Copy out all the lines of the data that hold the word "unchanged".

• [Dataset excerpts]
*** Begin section ***
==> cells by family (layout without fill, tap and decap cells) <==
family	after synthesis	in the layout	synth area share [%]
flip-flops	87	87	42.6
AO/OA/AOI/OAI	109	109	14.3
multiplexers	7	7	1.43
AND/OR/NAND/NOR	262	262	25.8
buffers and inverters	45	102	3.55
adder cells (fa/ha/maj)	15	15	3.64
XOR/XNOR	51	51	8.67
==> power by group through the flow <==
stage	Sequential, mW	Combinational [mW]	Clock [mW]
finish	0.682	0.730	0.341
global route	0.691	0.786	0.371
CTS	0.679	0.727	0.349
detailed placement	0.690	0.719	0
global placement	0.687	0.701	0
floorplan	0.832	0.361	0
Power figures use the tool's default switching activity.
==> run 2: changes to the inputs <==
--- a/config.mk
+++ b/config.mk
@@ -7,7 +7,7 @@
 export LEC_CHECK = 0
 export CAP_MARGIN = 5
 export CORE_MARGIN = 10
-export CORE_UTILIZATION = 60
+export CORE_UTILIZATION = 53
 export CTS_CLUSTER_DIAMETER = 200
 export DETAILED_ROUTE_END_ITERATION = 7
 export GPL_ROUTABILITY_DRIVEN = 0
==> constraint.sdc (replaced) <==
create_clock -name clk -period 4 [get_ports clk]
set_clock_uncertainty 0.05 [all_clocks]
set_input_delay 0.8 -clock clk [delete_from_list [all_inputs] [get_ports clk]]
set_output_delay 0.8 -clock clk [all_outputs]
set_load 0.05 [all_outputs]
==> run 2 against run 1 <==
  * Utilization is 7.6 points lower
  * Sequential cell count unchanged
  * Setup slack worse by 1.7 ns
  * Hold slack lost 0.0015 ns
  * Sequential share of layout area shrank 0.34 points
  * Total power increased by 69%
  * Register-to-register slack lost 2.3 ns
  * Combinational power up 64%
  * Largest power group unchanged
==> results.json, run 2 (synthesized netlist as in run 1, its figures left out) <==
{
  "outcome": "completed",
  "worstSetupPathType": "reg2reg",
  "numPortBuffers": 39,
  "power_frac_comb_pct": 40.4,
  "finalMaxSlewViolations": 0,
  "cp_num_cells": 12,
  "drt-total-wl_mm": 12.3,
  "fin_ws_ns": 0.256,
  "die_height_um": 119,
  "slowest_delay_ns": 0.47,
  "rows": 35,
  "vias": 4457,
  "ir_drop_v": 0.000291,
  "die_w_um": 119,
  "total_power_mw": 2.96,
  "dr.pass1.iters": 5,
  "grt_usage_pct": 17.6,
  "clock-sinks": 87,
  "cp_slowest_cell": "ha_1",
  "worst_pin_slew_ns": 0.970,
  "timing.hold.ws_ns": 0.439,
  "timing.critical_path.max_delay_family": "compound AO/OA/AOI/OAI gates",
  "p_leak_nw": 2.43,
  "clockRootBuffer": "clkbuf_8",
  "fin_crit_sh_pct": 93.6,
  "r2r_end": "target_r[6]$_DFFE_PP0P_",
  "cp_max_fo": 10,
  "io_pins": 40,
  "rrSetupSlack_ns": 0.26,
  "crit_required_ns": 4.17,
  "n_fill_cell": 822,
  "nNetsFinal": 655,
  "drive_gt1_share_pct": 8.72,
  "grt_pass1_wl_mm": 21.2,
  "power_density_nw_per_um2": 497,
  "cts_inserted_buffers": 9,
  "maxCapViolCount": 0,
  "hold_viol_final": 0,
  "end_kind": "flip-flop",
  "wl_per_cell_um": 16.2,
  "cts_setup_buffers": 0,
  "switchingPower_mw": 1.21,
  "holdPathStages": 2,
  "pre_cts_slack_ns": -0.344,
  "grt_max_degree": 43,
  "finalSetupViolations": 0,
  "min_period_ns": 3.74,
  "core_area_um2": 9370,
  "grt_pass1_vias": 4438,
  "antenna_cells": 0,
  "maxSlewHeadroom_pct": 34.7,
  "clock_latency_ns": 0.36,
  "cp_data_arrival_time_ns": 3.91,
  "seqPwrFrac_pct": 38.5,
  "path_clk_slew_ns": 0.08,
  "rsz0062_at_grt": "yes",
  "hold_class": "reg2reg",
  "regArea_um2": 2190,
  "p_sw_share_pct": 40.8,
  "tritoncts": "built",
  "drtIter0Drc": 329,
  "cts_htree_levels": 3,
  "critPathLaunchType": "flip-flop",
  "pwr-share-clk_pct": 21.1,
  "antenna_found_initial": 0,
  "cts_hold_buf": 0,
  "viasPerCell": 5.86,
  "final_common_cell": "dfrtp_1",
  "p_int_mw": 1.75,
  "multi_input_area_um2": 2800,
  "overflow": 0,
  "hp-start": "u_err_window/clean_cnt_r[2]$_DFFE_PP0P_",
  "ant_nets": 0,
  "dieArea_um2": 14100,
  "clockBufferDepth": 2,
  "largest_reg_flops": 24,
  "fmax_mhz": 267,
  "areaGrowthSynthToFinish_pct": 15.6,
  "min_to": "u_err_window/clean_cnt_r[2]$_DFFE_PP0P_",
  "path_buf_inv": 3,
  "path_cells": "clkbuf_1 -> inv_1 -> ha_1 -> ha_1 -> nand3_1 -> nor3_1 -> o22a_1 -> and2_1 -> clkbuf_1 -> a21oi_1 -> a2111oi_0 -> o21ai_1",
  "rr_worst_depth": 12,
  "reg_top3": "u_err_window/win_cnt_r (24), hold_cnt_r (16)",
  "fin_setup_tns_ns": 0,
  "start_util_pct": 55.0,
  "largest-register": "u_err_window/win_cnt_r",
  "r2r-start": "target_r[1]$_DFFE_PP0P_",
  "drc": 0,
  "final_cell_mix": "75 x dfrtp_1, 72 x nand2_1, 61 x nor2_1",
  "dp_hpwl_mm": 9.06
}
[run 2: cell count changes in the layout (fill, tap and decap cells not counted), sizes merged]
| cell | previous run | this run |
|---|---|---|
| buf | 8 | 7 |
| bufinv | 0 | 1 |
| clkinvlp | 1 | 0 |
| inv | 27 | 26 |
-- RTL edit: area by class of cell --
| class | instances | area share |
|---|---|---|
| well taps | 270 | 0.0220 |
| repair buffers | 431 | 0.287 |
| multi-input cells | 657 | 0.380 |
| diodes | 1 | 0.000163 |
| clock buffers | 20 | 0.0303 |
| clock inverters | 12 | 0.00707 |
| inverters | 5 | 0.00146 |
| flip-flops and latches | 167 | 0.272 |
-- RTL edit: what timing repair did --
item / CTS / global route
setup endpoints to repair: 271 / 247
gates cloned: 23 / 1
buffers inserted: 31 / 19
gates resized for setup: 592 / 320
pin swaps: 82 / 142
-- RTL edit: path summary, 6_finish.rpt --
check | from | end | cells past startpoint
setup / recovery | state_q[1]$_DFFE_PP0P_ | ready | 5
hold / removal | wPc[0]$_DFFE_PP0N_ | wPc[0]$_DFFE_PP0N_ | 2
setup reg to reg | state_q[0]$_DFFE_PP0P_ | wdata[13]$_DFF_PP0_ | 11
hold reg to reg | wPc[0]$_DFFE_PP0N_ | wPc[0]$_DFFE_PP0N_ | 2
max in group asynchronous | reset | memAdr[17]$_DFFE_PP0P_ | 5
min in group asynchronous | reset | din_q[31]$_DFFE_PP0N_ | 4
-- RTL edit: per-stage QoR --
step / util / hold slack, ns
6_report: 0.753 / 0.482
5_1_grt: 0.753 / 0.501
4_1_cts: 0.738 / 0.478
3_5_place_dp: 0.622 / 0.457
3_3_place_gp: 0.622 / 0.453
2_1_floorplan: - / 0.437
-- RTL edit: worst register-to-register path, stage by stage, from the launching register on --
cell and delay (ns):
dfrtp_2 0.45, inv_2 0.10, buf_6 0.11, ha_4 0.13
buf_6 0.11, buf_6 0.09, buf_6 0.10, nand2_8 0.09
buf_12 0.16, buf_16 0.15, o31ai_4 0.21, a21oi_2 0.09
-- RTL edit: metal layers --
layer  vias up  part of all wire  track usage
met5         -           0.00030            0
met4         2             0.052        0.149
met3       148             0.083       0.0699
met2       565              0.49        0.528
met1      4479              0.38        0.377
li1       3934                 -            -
module rv_plic_claim_agent
  import rv_plic_claim_agent_pkg::*;
#(
  parameter logic [31:0] CcAddr   = 32'h0000_0204,
  parameter int          SrcW     = 6,
  parameter logic [7:0]  SourceId = 8'h00,
  parameter int          CntW     = 8
) (
  input  logic            clk_i,
  input  logic            rst_ni,
  output tlul_h2d_t       tl_o,
  input  tlul_d2h_t       tl_i,
  input  logic            en_i,
  input  logic            irq_i,
  output logic [SrcW-1:0] id_o,
  output logic            id_valid_o,
  input  logic            id_ready_i,
  input  logic            done_i,
  output logic            busy_o,
  output logic            err_o,
  output logic [CntW-1:0] spurious_o
);

  localparam logic [2:0] c_st_idle    = 3'd0;
  localparam logic [2:0] c_st_clm_req = 3'd1;
  localparam logic [2:0] c_st_clm_rsp = 3'd2;
  localparam logic [2:0] c_st_deliver = 3'd3;
  localparam logic [2:0] c_st_service = 3'd4;
  localparam logic [2:0] c_st_cmp_req = 3'd5;
  localparam logic [2:0] c_st_cmp_rsp = 3'd6;

  localparam logic [2:0] c_op_get = 3'd4;
  localparam logic [2:0] c_op_put = 3'd0;

  logic [2:0]      r_state, w_state;
  tlul_h2d_t       r_tl, w_tl;
  logic [SrcW-1:0] r_id, w_id;
  logic            r_id_valid, w_id_valid;
  logic            r_busy, w_busy;
  logic            r_err, w_err;
  logic [CntW-1:0] r_spur, w_spur;

  logic            w_a_hs;
  logic [SrcW-1:0] w_rsp_id;
  logic            w_unused_d;

  assign w_a_hs   = r_tl.a_valid & tl_i.a_ready;
  assign w_rsp_id = tl_i.d_data[SrcW-1:0];
  assign w_unused_d = ^{tl_i.d_opcode, tl_i.d_param, tl_i.d_size, tl_i.d_source,
                        tl_i.d_sink, tl_i.d_data[31:SrcW]};

  always_ff @(posedge clk_i or negedge rst_ni) begin
    if (!rst_ni) begin
      r_state    <= c_st_idle;
      r_tl       <= '0;
      r_tl.d_ready <= 1'b1;
      r_id       <= '0;
      r_id_valid <= 1'b0;
      r_busy     <= 1'b0;
      r_err      <= 1'b0;
      r_spur     <= '0;
    end else begin
      r_state    <= w_state;
      r_tl       <= w_tl;
      r_id       <= w_id;
      r_id_valid <= w_id_valid;
      r_busy     <= w_busy;
      r_err      <= w_err;
      r_spur     <= w_spur;
    end
  end

  always_comb begin
    w_state = r_state;
    case (r_state)
      c_st_idle:    if (en_i && irq_i) w_state = c_st_clm_req;
      c_st_clm_req: if (w_a_hs) w_state = c_st_clm_rsp;
      c_st_clm_rsp: begin
        if (tl_i.d_valid) begin
          if (tl_i.d_error || (w_rsp_id == '0)) w_state = c_st_idle;
          else                                   w_state = c_st_deliver;
        end
      end
      c_st_deliver: if (id_ready_i) w_state = c_st_service;
      c_st_service: if (done_i) w_state = c_st_cmp_req;
      c_st_cmp_req: if (w_a_hs) w_state = c_st_cmp_rsp;
      c_st_cmp_rsp: if (tl_i.d_valid) w_state = c_st_idle;
      default:      w_state = c_st_idle;
    endcase
  end

  // Request fields are loaded only when a_valid rises, so they hold through a stall.
  always_comb begin
    w_tl         = r_tl;
    w_tl.d_ready = 1'b1;
    w_id         = r_id;
    w_id_valid   = r_id_valid;
    w_err        = r_err;
    w_spur       = r_spur;
    w_busy       = (w_state != c_st_idle);

    if (w_a_hs) begin
      w_tl.a_valid = 1'b0;
    end else if (((r_state == c_st_clm_req) || (r_state == c_st_cmp_req)) && !r_tl.a_valid) begin
      w_tl.a_valid   = 1'b1;
      w_tl.a_opcode  = (r_state == c_st_clm_req) ? c_op_get : c_op_put;
      w_tl.a_param   = 3'd0;
      w_tl.a_size    = 2'd2;
      w_tl.a_source  = SourceId;
      w_tl.a_address = CcAddr;
      w_tl.a_mask    = 4'hF;
      w_tl.a_data    = (r_state == c_st_clm_req) ? 32'd0 : {{(32-SrcW){1'b0}}, r_id};
    end

    if ((r_state == c_st_clm_rsp) && tl_i.d_valid) begin
      if (tl_i.d_error) begin
        w_err = 1'b1;
      end else if (w_rsp_id == '0) begin
        if (r_spur != '1) w_spur = r_spur + 1'b1;
      end else begin
        w_id       = w_rsp_id;
        w_id_valid = 1'b1;
      end
    end

    if ((r_state == c_st_deliver) && id_ready_i) w_id_valid = 1'b0;

    if ((r_state == c_st_cmp_rsp) && tl_i.d_valid && tl_i.d_error) w_err = 1'b1;
  end

  assign tl_o       = r_tl;
  assign id_o       = r_id;
  assign id_valid_o = r_id_valid;
  assign busy_o     = r_busy;
  assign err_o      = r_err;
  assign spurious_o = r_spur;

endmodule
`default_nettype wire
*** End section ***
• [Result of the task]
  * Sequential cell count unchanged
  * Largest power group unchanged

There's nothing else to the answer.